» PROVIDED MATERIAL:
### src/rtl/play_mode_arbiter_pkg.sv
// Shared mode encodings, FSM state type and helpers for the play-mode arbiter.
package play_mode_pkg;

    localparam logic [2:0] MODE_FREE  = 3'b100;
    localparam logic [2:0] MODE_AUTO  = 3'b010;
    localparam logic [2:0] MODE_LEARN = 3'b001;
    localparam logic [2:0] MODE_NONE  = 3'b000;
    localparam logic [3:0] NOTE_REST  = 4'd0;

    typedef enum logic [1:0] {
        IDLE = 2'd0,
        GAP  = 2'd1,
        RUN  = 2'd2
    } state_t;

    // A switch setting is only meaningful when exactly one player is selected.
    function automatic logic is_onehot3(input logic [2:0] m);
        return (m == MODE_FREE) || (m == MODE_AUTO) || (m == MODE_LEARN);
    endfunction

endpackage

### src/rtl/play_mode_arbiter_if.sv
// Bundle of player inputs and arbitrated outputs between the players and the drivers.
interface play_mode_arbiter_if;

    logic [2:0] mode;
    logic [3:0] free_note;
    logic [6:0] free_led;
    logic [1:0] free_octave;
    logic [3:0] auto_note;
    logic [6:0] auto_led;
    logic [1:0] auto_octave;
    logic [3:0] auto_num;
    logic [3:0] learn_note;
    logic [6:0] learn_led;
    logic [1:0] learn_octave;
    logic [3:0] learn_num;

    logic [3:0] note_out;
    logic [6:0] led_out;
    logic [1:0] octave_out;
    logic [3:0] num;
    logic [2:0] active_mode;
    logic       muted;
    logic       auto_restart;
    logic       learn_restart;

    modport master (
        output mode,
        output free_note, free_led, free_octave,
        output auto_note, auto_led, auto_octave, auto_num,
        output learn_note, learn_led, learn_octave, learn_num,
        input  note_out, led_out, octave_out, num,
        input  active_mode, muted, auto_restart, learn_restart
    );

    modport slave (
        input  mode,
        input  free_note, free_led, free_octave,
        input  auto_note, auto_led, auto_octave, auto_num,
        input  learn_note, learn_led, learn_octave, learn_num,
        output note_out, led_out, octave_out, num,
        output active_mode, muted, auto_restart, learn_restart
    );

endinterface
==
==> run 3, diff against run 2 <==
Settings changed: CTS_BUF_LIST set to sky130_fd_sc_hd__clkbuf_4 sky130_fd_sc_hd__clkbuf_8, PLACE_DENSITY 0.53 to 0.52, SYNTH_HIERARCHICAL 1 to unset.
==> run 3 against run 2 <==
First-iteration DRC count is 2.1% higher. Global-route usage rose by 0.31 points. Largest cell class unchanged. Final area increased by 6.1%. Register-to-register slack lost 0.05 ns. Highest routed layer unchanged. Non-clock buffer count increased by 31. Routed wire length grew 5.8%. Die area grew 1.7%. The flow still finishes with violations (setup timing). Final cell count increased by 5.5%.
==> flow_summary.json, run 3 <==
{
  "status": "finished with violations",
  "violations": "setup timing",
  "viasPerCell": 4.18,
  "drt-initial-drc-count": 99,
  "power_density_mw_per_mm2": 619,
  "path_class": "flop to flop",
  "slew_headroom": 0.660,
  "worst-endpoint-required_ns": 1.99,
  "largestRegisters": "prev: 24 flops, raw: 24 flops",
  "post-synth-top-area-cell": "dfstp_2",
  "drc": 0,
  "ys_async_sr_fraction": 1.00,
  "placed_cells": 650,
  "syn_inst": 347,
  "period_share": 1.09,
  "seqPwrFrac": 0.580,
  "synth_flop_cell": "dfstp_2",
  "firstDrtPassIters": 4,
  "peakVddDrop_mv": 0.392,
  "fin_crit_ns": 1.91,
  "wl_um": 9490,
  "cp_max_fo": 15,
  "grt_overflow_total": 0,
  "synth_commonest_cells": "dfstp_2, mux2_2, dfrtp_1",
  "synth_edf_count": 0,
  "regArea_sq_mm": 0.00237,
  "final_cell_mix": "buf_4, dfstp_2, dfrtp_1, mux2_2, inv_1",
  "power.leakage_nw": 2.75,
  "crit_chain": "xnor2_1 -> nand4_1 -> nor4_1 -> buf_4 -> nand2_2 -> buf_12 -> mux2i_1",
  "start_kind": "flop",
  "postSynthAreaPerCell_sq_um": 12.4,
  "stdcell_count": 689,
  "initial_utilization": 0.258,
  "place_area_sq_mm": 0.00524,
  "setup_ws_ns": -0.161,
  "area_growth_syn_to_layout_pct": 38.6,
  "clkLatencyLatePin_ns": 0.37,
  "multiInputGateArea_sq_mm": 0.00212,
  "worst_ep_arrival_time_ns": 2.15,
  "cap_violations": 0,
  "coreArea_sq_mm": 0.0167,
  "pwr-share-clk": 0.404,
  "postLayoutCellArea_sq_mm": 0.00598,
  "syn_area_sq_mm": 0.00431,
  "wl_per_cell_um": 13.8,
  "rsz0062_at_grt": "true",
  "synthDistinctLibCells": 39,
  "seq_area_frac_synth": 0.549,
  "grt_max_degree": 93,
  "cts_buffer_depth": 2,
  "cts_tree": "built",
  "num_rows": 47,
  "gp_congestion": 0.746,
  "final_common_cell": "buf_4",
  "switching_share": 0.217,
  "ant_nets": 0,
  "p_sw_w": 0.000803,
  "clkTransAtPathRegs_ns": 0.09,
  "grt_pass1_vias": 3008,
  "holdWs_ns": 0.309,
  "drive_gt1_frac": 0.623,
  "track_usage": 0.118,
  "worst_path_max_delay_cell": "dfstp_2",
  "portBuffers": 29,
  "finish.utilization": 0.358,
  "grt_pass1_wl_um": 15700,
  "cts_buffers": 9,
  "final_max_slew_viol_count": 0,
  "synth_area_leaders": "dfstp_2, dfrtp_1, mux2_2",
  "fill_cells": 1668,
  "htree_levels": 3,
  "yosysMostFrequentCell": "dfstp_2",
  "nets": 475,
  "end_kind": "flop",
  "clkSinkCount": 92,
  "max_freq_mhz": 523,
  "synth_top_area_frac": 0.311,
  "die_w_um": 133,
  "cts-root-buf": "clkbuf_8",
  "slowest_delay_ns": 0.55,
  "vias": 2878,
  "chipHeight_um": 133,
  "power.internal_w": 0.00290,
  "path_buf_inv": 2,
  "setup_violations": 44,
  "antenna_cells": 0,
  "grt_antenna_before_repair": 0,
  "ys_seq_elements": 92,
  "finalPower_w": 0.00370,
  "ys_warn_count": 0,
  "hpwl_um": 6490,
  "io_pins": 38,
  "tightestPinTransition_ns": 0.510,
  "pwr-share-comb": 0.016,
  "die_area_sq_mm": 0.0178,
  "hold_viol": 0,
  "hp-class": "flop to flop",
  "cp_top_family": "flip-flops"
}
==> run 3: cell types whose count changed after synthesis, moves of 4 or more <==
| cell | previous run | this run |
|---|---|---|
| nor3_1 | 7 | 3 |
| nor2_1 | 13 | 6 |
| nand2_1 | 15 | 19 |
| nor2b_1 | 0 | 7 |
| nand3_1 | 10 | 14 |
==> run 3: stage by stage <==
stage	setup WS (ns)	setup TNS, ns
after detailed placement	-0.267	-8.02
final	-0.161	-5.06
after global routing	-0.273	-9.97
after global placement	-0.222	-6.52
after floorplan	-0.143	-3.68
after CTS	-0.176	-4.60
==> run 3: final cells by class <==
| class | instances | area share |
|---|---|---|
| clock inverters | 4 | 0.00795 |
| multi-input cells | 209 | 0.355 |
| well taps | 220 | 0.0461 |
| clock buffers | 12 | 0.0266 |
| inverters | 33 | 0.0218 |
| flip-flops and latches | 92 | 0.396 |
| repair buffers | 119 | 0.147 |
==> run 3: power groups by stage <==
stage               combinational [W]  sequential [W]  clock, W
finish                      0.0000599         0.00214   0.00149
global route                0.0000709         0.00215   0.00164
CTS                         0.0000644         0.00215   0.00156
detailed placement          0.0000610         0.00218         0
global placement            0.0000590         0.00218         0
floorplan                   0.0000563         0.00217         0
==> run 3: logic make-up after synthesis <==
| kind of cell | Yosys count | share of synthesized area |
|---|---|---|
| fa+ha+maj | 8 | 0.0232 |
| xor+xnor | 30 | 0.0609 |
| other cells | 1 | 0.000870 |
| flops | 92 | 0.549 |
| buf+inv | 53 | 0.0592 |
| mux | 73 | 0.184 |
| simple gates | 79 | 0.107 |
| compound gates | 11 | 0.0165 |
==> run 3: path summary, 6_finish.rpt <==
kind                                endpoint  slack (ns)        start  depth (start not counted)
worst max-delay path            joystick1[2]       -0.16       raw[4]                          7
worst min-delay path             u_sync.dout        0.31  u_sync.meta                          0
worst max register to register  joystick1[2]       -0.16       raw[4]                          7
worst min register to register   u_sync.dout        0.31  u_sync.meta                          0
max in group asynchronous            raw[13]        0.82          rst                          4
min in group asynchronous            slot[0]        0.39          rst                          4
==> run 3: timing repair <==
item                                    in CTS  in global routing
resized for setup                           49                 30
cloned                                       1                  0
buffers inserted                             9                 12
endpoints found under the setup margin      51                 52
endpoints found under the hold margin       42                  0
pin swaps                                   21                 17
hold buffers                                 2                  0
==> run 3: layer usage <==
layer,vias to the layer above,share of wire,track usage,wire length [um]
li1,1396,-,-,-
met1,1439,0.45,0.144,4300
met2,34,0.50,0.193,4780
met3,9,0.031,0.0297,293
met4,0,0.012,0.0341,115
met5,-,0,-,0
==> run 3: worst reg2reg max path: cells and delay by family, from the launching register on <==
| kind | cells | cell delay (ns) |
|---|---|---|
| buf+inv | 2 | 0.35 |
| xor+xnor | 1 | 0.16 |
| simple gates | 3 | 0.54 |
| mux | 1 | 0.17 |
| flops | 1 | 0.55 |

» TASK DESCRIPTION: Lines of the material may hold the string "dout". Copy each one that does.

» ANSWER BOX:
worst min-delay path             u_sync.dout        0.31  u_sync.meta                          0
worst min register to register   u_sync.dout        0.31  u_sync.meta                          0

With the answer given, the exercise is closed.